In case we don't want to accept the "h" as a randomly chosen disturber, its presence can only mean that it should be taken as a sincere element in the equation. A little search made it clear to me that this letter most likely stands for "hexadecimal". The imaginary number "i" that follows will therefore have to be a hexadecimal imaginary number! The use of a hexadecimal number system (= 16 base) is common ground in program languages. Introducing the hexadecimal system into the equation feels like a gesture towards the nature of the exposed double 8-bit keys, but I don't have expertise in mathematics, nor in computer science, so I will leave it for what it is.

The second aspect I would love to highlight is a very curious one. When observing the visible wheel carefully, one will notice there are 2 sets of keys that are identical.

Two identical sets of keys.

Interpreting the wheel as a key bunch, you almost wonder who could be so stupid to hang his or her spare keys on the same bunch, but this off topic. Anyway, the identical keys are positioned in such a way that it isolates one key in particular. It is this isolated key that attracts all our attention! And therefore I started contemplating over this key, which, by now we know, is an encryption key.

Besides being able to withdraw the binary values "p" and "SI" (SHIFT IN) from the key, it also offers a very original way of looking at it. The picture below will demonstrate how it is possible to find the magic Pi number in it!

Facing the isolated "SHIFT IN p", or simply the "p" key, it made me wonder what particular keyhole it belongs to. Luckily, approximate a week before the report of the Wilton Windmill formation another canola crop formation had appeared at Yarnbury Castle. Two actually in the same field. And guess what? The main one can easily be interpreted as a keyhole!

Yarnbury Castle Formation, 2010 5 16. © Steve Alexander.

About this keyhole formation, I have figured out that it explicitly points to internet spying!

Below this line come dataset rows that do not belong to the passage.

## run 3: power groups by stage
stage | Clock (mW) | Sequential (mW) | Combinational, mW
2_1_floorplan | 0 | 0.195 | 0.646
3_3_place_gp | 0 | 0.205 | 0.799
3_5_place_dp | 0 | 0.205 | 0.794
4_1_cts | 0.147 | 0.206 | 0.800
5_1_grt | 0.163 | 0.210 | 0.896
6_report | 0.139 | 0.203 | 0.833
File: src/rtl/nrmc_pkg.sv
// Shared types, character codes and the time weight table for the RMC parser.
// Depends on nothing; every other file imports it.
`default_nettype none

package nrmc_pkg;

    localparam logic [7:0] CH_DOLLAR = 8'h24;
    localparam logic [7:0] CH_STAR   = 8'h2A;
    localparam logic [7:0] CH_COMMA  = 8'h2C;
    localparam logic [7:0] CH_CR     = 8'h0D;
    localparam logic [7:0] CH_LF     = 8'h0A;
    localparam logic [7:0] CH_ZERO   = 8'h30;
    localparam logic [7:0] CH_NINE   = 8'h39;
    localparam logic [7:0] CH_UA     = 8'h41;
    localparam logic [7:0] CH_UF     = 8'h46;

    localparam logic [3:0] DATE_COMMA_INDEX = 4'd9;
    localparam logic [4:0] POS_MAX          = 5'd31;
    localparam logic [3:0] COMMA_MAX        = 4'd15;
    localparam logic [4:0] TIME_FIRST_POS   = 5'd7;
    localparam logic [4:0] TIME_LAST_POS    = 5'd14;
    localparam logic [2:0] DATE_LEN         = 3'd6;

    // byte class decided in the front end
    typedef enum logic [1:0] {
        K_DOLLAR = 2'd0,
        K_EOL    = 2'd1,
        K_STAR   = 2'd2,
        K_OTHER  = 2'd3
    } byte_kind_t;

    // checksum digit tracking
    typedef enum logic [3:0] {
        PH_BODY    = 4'b0001,
        PH_HIGH    = 4'b0010,
        PH_LOW_OK  = 4'b0100,
        PH_LOW_BAD = 4'b1000
    } hex_phase_t;

    typedef struct packed {
        byte_kind_t  kind;
        logic [7:0]  byte_val;
        logic [8:0]  digit;     // byte minus '0', two's complement
        logic        hex_ok;    // upper-case hex digit
        logic [3:0]  hex_val;
    } fq_word_t;

    // weights of positions 7..14 in tenths of a second
    function automatic logic [18:0] time_weight(input logic [2:0] k);
        logic [18:0] w;
        case (k)
            3'd0:    w = 19'd360000;
            3'd1:    w = 19'd36000;
            3'd2:    w = 19'd6000;
            3'd3:    w = 19'd600;
            3'd4:    w = 19'd100;
            3'd5:    w = 19'd10;
            3'd6:    w = 19'd0;
            default: w = 19'd1;
        endcase
        return w;
    endfunction

endpackage

`default_nettype wire

File: src/rtl/nrmc_front.sv
// Front end: accepts stream bytes and registers them with their class and digit values.
// Depends on nrmc_pkg.
`default_nettype none

module nrmc_front (
    input  wire logic               clk,
    input  wire logic               rst_n,
    input  wire logic               in_valid,
    output logic                    in_ready,
    input  wire logic [7:0]         in_byte,
    output logic                    push_valid,
    input  wire logic               push_ready,
    output nrmc_pkg::fq_word_t      push_word
);
    import nrmc_pkg::*;

    logic     f_valid_reg;
    logic     f_valid_next;
    fq_word_t f_word_reg;
    fq_word_t f_word_next;

    always_comb
    begin
        f_word_next.byte_val = in_byte;
        f_word_next.digit    = {1'b0, in_byte} - {1'b0, CH_ZERO};
        if (in_byte == CH_DOLLAR)
            f_word_next.kind = K_DOLLAR;
        else if (in_byte == CH_CR || in_byte == CH_LF)
            f_word_next.kind = K_EOL;
        else if (in_byte == CH_STAR)
            f_word_next.kind = K_STAR;
        else
            f_word_next.kind = K_OTHER;
        if (in_byte >= CH_ZERO && in_byte <= CH_NINE)
        begin
            f_word_next.hex_ok  = 1'b1;
            f_word_next.hex_val = 4'(in_byte - CH_ZERO);
        end
        else if (in_byte >= CH_UA && in_byte <= CH_UF)
        begin
            f_word_next.hex_ok  = 1'b1;
            f_word_next.hex_val = 4'(in_byte - CH_UA + 8'd10);
        end
        else
        begin
            f_word_next.hex_ok  = 1'b0;
            f_word_next.hex_val = 4'd0;
        end
    end

    assign in_ready     = !f_valid_reg || push_ready;
    assign f_valid_next = (in_valid && in_ready) ? 1'b1 :
                          (push_ready ? 1'b0 : f_valid_reg);
    assign push_valid   = f_valid_reg;
    assign push_word    = f_word_reg;

    always_ff @(posedge clk or negedge rst_n)
    begin
        if (!rst_n)
            f_valid_reg <= 1'b0;
        else
            f_valid_reg <= f_valid_next;
    end

    always_ff @(posedge clk)
    begin
        if (in_valid && in_ready)
            f_word_reg <= f_word_next;
    end

endmodule

`default_nettype wire

File: src/rtl/nrmc_queue.sv
// Two-word queue between the front end and the sentence engine.
// Depends on nrmc_pkg for the word type.
`default_nettype none

module nrmc_queue (
    input  wire logic                clk,
    input  wire logic                rst_n,
    input  wire logic                wr_valid,
    output logic                     wr_ready,
    input  wire nrmc_pkg::fq_word_t  wr_word,
    output logic                     rd_valid,
    input  wire logic                rd_ready,
    output nrmc_pkg::fq_word_t       rd_word
);
    import nrmc_pkg::*;

    fq_word_t   mem_reg [2];
    logic       wr_ptr_reg;
    logic       wr_ptr_next;
    logic       rd_ptr_reg;
    logic       rd_ptr_next;
    logic [1:0] count_reg;
    logic [1:0] count_next;
    logic       do_wr;
    logic       do_rd;

    assign wr_ready = (count_reg != 2'd2);
    assign rd_valid = (count_reg != 2'd0);
    assign do_wr    = wr_valid && wr_ready;
    assign do_rd    = rd_valid && rd_ready;
    assign rd_word  = mem_reg[rd_ptr_reg];

    always_comb
    begin
        wr_ptr_next = do_wr ? !wr_ptr_reg : wr_ptr_reg;
        rd_ptr_next = do_rd ? !rd_ptr_reg : rd_ptr_reg;
        count_next  = count_reg;
        if (do_wr && !do_rd)
            count_next = count_reg + 2'd1;
        else if (do_rd && !do_wr)
            count_next = count_reg - 2'd1;
    end

    always_ff @(posedge clk or negedge rst_n)
    begin
        if (!rst_n)
        begin
            wr_ptr_reg <= 1'b0;
            rd_ptr_reg <= 1'b0;
            count_reg  <= 2'd0;
        end
        else
        begin
            wr_ptr_reg <= wr_ptr_next;
            rd_ptr_reg <= rd_ptr_next;
            count_reg  <= count_next;
        end
    end

    always_ff @(posedge clk)
    begin
        if (do_wr)
            mem_reg[wr_ptr_reg] <= wr_word;
    end

endmodule

`default_nettype wire

File: src/rtl/nrmc_back.sv
// Sentence engine: checksum, position/comma counting, time and date capture,
// and the registered result. Depends on nrmc_pkg.
`default_nettype none

module nrmc_back (
    input  wire logic                clk,
    input  wire logic                rst_n,
    input  wire logic                q_valid,
    output logic                     q_ready,
    input  wire nrmc_pkg::fq_word_t  q_word,
    output logic                     out_valid,
    input  wire logic                out_ready,
    output logic                     crc_ok,
    output logic                     date_found,
    output logic [6:0]               year_two_digit,
    output logic [6:0]               month_value,
    output logic [6:0]               day_value,
    output logic [6:0]               hour_value,
    output logic [6:0]               minute_value,
    output logic [6:0]               second_value,
    output logic [21:0]              day_tenths
);
    import nrmc_pkg::*;

    logic        in_sentence_reg, in_sentence_next;
    logic [4:0]  position_reg, position_next;
    logic [3:0]  comma_reg, comma_next;
    logic [2:0]  date_index_reg, date_index_next;
    logic [7:0]  xor_reg, xor_next;
    hex_phase_t  phase_reg, phase_next;
    logic [3:0]  high_nibble_reg, high_nibble_next;
    logic [6:0]  hour_reg, hour_next;
    logic [6:0]  minute_reg, minute_next;
    logic [6:0]  second_reg, second_next;
    logic [21:0] tenths_reg, tenths_next;
    logic [6:0]  day_reg, day_next;
    logic [6:0]  month_reg, month_next;
    logic [6:0]  year_reg, year_next;
    logic        date_done_reg, date_done_next;

    logic        out_valid_reg, out_valid_next;
    logic        crc_ok_reg;
    logic        date_found_reg;
    logic [6:0]  year_out_reg, month_out_reg, day_out_reg;
    logic [6:0]  hour_out_reg, minute_out_reg, second_out_reg;
    logic [21:0] tenths_out_reg;

    logic        take;
    logic        emit;
    logic        emit_ok;
    logic [4:0]  pos_inc;
    logic [2:0]  k;
    logic [6:0]  d7;
    logic [6:0]  d7x10;
    logic [21:0] d22;
    logic [21:0] prod;

    assign take    = q_valid && (!out_valid_reg || out_ready);
    assign q_ready = take;

    assign pos_inc = (position_reg == POS_MAX) ? position_reg : position_reg + 5'd1;
    assign k       = 3'(pos_inc - TIME_FIRST_POS);
    assign d7      = q_word.digit[6:0];
    assign d7x10   = 7'(d7 * 7'd10);
    assign d22     = {{13{q_word.digit[8]}}, q_word.digit};
    assign prod    = 22'(d22 * {3'b000, time_weight(k)});

    always_comb
    begin
        in_sentence_next = in_sentence_reg;
        position_next    = position_reg;
        comma_next       = comma_reg;
        date_index_next  = date_index_reg;
        xor_next         = xor_reg;
        phase_next       = phase_reg;
        high_nibble_next = high_nibble_reg;
        hour_next        = hour_reg;
        minute_next      = minute_reg;
        second_next      = second_reg;
        tenths_next      = tenths_reg;
        day_next         = day_reg;
        month_next       = month_reg;
        year_next        = year_reg;
        date_done_next   = date_done_reg;
        emit             = 1'b0;
        emit_ok          = 1'b0;

        if (take)
        begin
            if (q_word.kind == K_DOLLAR)
            begin
                in_sentence_next = 1'b1;
                position_next    = 5'd0;
                comma_next       = 4'd0;
                date_index_next  = 3'd0;
                xor_next         = 8'd0;
                phase_next       = PH_BODY;
                high_nibble_next = 4'd0;
                hour_next        = 7'd0;
                minute_next      = 7'd0;
                second_next      = 7'd0;
                tenths_next      = 22'd0;
                day_next         = 7'd0;
                month_next       = 7'd0;
                year_next        = 7'd0;
                date_done_next   = 1'b0;
            end
            else if (in_sentence_reg)
            begin
                if (q_word.kind == K_EOL)
                    emit = 1'b1;
                else
                begin
                    case (phase_reg)
                        PH_BODY:
                        begin
                            if (q_word.kind == K_STAR)
                                phase_next = PH_HIGH;
                            else
                            begin
                                xor_next      = xor_reg ^ q_word.byte_val;
                                position_next = pos_inc;
                                if (pos_inc >= TIME_FIRST_POS && pos_inc <= TIME_LAST_POS)
                                begin
                                    tenths_next = tenths_reg + prod;
                                    case (k)
                                        3'd0: hour_next   = d7x10;
                                        3'd1: hour_next   = hour_reg + d7;
                                        3'd2: minute_next = d7x10;
                                        3'd3: minute_next = minute_reg + d7;
                                        3'd4: second_next = d7x10;
                                        3'd5: second_next = second_reg + d7;
                                        default: ;
                                    endcase
                                end
                                if (comma_reg >= DATE_COMMA_INDEX && date_index_reg < DATE_LEN)
                                begin
                                    case (date_index_reg)
                                        3'd0: day_next   = d7x10;
                                        3'd1: day_next   = day_reg + d7;
                                        3'd2: month_next = d7x10;
                                        3'd3: month_next = month_reg + d7;
                                        3'd4: year_next  = d7x10;
                                        default: year_next = year_reg + d7;
                                    endcase
                                    date_index_next = date_index_reg + 3'd1;
                                    if (date_index_reg == DATE_LEN - 3'd1)
                                        date_done_next = 1'b1;
                                end
                                if (q_word.byte_val == CH_COMMA && comma_reg != COMMA_MAX)
                                    comma_next = comma_reg + 4'd1;
                            end
                        end
                        PH_HIGH:
                        begin
                            if (q_word.hex_ok)
                            begin
                                high_nibble_next = q_word.hex_val;
                                phase_next       = PH_LOW_OK;
                            end
                            else
                                phase_next = PH_LOW_BAD;
                        end
                        PH_LOW_OK:
                        begin
                            emit    = 1'b1;
                            emit_ok = q_word.hex_ok &&
                                      ({high_nibble_reg, q_word.hex_val} == xor_reg);
                        end
                        default:
                            emit = 1'b1;
                    endcase
                end
                if (emit)
                begin
                    in_sentence_next = 1'b0;
                    phase_next       = PH_BODY;
                end
            end
        end
    end

    assign out_valid_next = (take && emit) ? 1'b1 : (out_ready ? 1'b0 : out_valid_reg);

    always_ff @(posedge clk or negedge rst_n)
    begin
        if (!rst_n)
        begin
            in_sentence_reg <= 1'b0;
            position_reg    <= 5'd0;
            comma_reg       <= 4'd0;
            date_index_reg  <= 3'd0;
            xor_reg         <= 8'd0;
            phase_reg       <= PH_BODY;
            high_nibble_reg <= 4'd0;
            hour_reg        <= 7'd0;
            minute_reg      <= 7'd0;
            second_reg      <= 7'd0;
            tenths_reg      <= 22'd0;
            day_reg         <= 7'd0;
            month_reg       <= 7'd0;
            year_reg        <= 7'd0;
            date_done_reg   <= 1'b0;
            out_valid_reg   <= 1'b0;
        end
        else
        begin
            in_sentence_reg <= in_sentence_next;
            position_reg    <= position_next;
            comma_reg       <= comma_next;
            date_index_reg  <= date_index_next;
            xor_reg         <= xor_next;
            phase_reg       <= phase_next;
            high_nibble_reg <= high_nibble_next;
            hour_reg        <= hour_next;
            minute_reg      <= minute_next;
            second_reg      <= second_next;
            tenths_reg      <= tenths_next;
            day_reg         <= day_next;
            month_reg       <= month_next;
            year_reg        <= year_next;
            date_done_reg   <= date_done_next;
            out_valid_reg   <= out_valid_next;
        end
    end

    // result register, loaded only when a sentence closes
    always_ff @(posedge clk)
    begin
        if (take && emit)
        begin
            crc_ok_reg     <= emit_ok;
            date_found_reg <= date_done_reg;
            year_out_reg   <= date_done_reg ? year_reg : 7'd0;
            month_out_reg  <= date_done_reg ? month_reg : 7'd0;
            day_out_reg    <= date_done_reg ? day_reg : 7'd0;
            hour_out_reg   <= hour_reg;
            minute_out_reg <= minute_reg;
            second_out_reg <= second_reg;
            tenths_out_reg <= tenths_reg;
        end
    end

    assign out_valid      = out_valid_reg;
    assign crc_ok         = crc_ok_reg;
    assign date_found     = date_found_reg;
    assign year_two_digit = year_out_reg;
    assign month_value    = month_out_reg;
    assign day_value      = day_out_reg;
    assign hour_value     = hour_out_reg;
    assign minute_value   = minute_out_reg;
    assign second_value   = second_out_reg;
    assign day_tenths     = tenths_out_reg;

    a_dollar_opens: assert property (@(posedge clk) disable iff (!rst_n)
        (take && q_word.kind == K_DOLLAR) |=> (in_sentence_reg && position_reg == 5'd0))
        else $error("dollar did not open a sentence");

    a_emit_closes: assert property (@(posedge clk) disable iff (!rst_n)
        (take && emit) |=> (out_valid_reg && !in_sentence_reg && phase_reg == PH_BODY))
        else $error("closing word did not produce a result");

    a_idle_phase: assert property (@(posedge clk) disable iff (!rst_n)
        !in_sentence_reg |-> (phase_reg == PH_BODY))
        else $error("checksum phase active outside a sentence");

    a_date_done: assert property (@(posedge clk) disable iff (!rst_n)
        date_done_reg |-> (date_index_reg == DATE_LEN))
        else $error("date flagged before six date bytes");

endmodule

`default_nettype wire

File: src/rtl/nmea_rmc_time_checksum_parser.sv
// Top level of the NMEA RMC time/date/checksum parser.
// Depends on nrmc_pkg, nrmc_front, nrmc_queue and nrmc_back.
//
// Usage:
//   Input channel (in_valid/in_ready/in_byte) takes one ASCII byte per word,
//   typically straight from a UART receiver. A '$' opens a sentence; bytes
//   outside a sentence are dropped. Output channel (out_valid/out_ready and
//   the result fields) delivers one word per sentence, when the second
//   checksum digit after '*' arrives or when CR/LF ends the sentence early
//   (then crc_ok is 0).
//   Throughput: one byte per cycle while the result slot is free or being
//   taken. Every byte costs a single pass through the sentence engine, whose
//   one multiply-add for the time weight sets the critical path.
//   A closing byte passes the front register and the queue; the result
//   register then loads the result and raises out_valid.
//   Reset: rst_n is asynchronous, active low; it empties the front register
//   and queue and clears all sentence state, so the block waits for '$'.
//   Stall: a waiting result holds in its register; the engine keeps eating
//   bytes that do not close a sentence only if the result slot is free or
//   being taken, otherwise the queue and front register absorb up to three
//   bytes before in_ready drops.
`default_nettype none

module nmea_rmc_time_checksum_parser (
    input  wire logic        clk,
    input  wire logic        rst_n,
    input  wire logic        in_valid,
    output logic             in_ready,
    input  wire logic [7:0]  in_byte,
    output logic             out_valid,
    input  wire logic        out_ready,
    output logic             crc_ok,
    output logic             date_found,
    output logic [6:0]       year_two_digit,
    output logic [6:0]       month_value,
    output logic [6:0]       day_value,
    output logic [6:0]       hour_value,
    output logic [6:0]       minute_value,
    output logic [6:0]       second_value,
    output logic [21:0]      day_tenths
);
    import nrmc_pkg::*;

    // front end -> queue
    logic     push_valid;
    logic     push_ready;
    fq_word_t push_word;

    // queue -> engine
    logic     q_valid;
    logic     q_ready;
    fq_word_t q_word;

    nrmc_front u_front (
        .clk        (clk),
        .rst_n      (rst_n),
        .in_valid   (in_valid),
        .in_ready   (in_ready),
        .in_byte    (in_byte),
        .push_valid (push_valid),
        .push_ready (push_ready),
        .push_word  (push_word)
    );

    nrmc_queue u_queue (
        .clk      (clk),
        .rst_n    (rst_n),
        .wr_valid (push_valid),
        .wr_ready (push_ready),
        .wr_word  (push_word),
        .rd_valid (q_valid),
        .rd_ready (q_ready),
        .rd_word  (q_word)
    );

    // engine with the registered result slot
    nrmc_back u_back (
        .clk            (clk),
        .rst_n          (rst_n),
        .q_valid        (q_valid),
        .q_ready        (q_ready),
        .q_word         (q_word),
        .out_valid      (out_valid),
        .out_ready      (out_ready),
        .crc_ok         (crc_ok),
        .date_found     (date_found),
        .year_two_digit (year_two_digit),
        .month_value    (month_value),
        .day_value      (day_value),
        .hour_value     (hour_value),
        .minute_value   (minute_value),
        .second_value   (second_value),
        .day_tenths     (day_tenths)
    );

endmodule

`default_nettype wire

An eye peeping through a keyhole leaves us no doubt about the shameful activity. The many dots and parallel lines seem to refer to data points and profiling...

Having found an interesting key that somehow connects with the Yarnbury Castle formation, I like to conclude that we seem advised to use encryption for our internet communication. I wonder how easy accessible that is for the average internet user. It is my firm believe it should be. Shouldn't we be alarmed it isn't?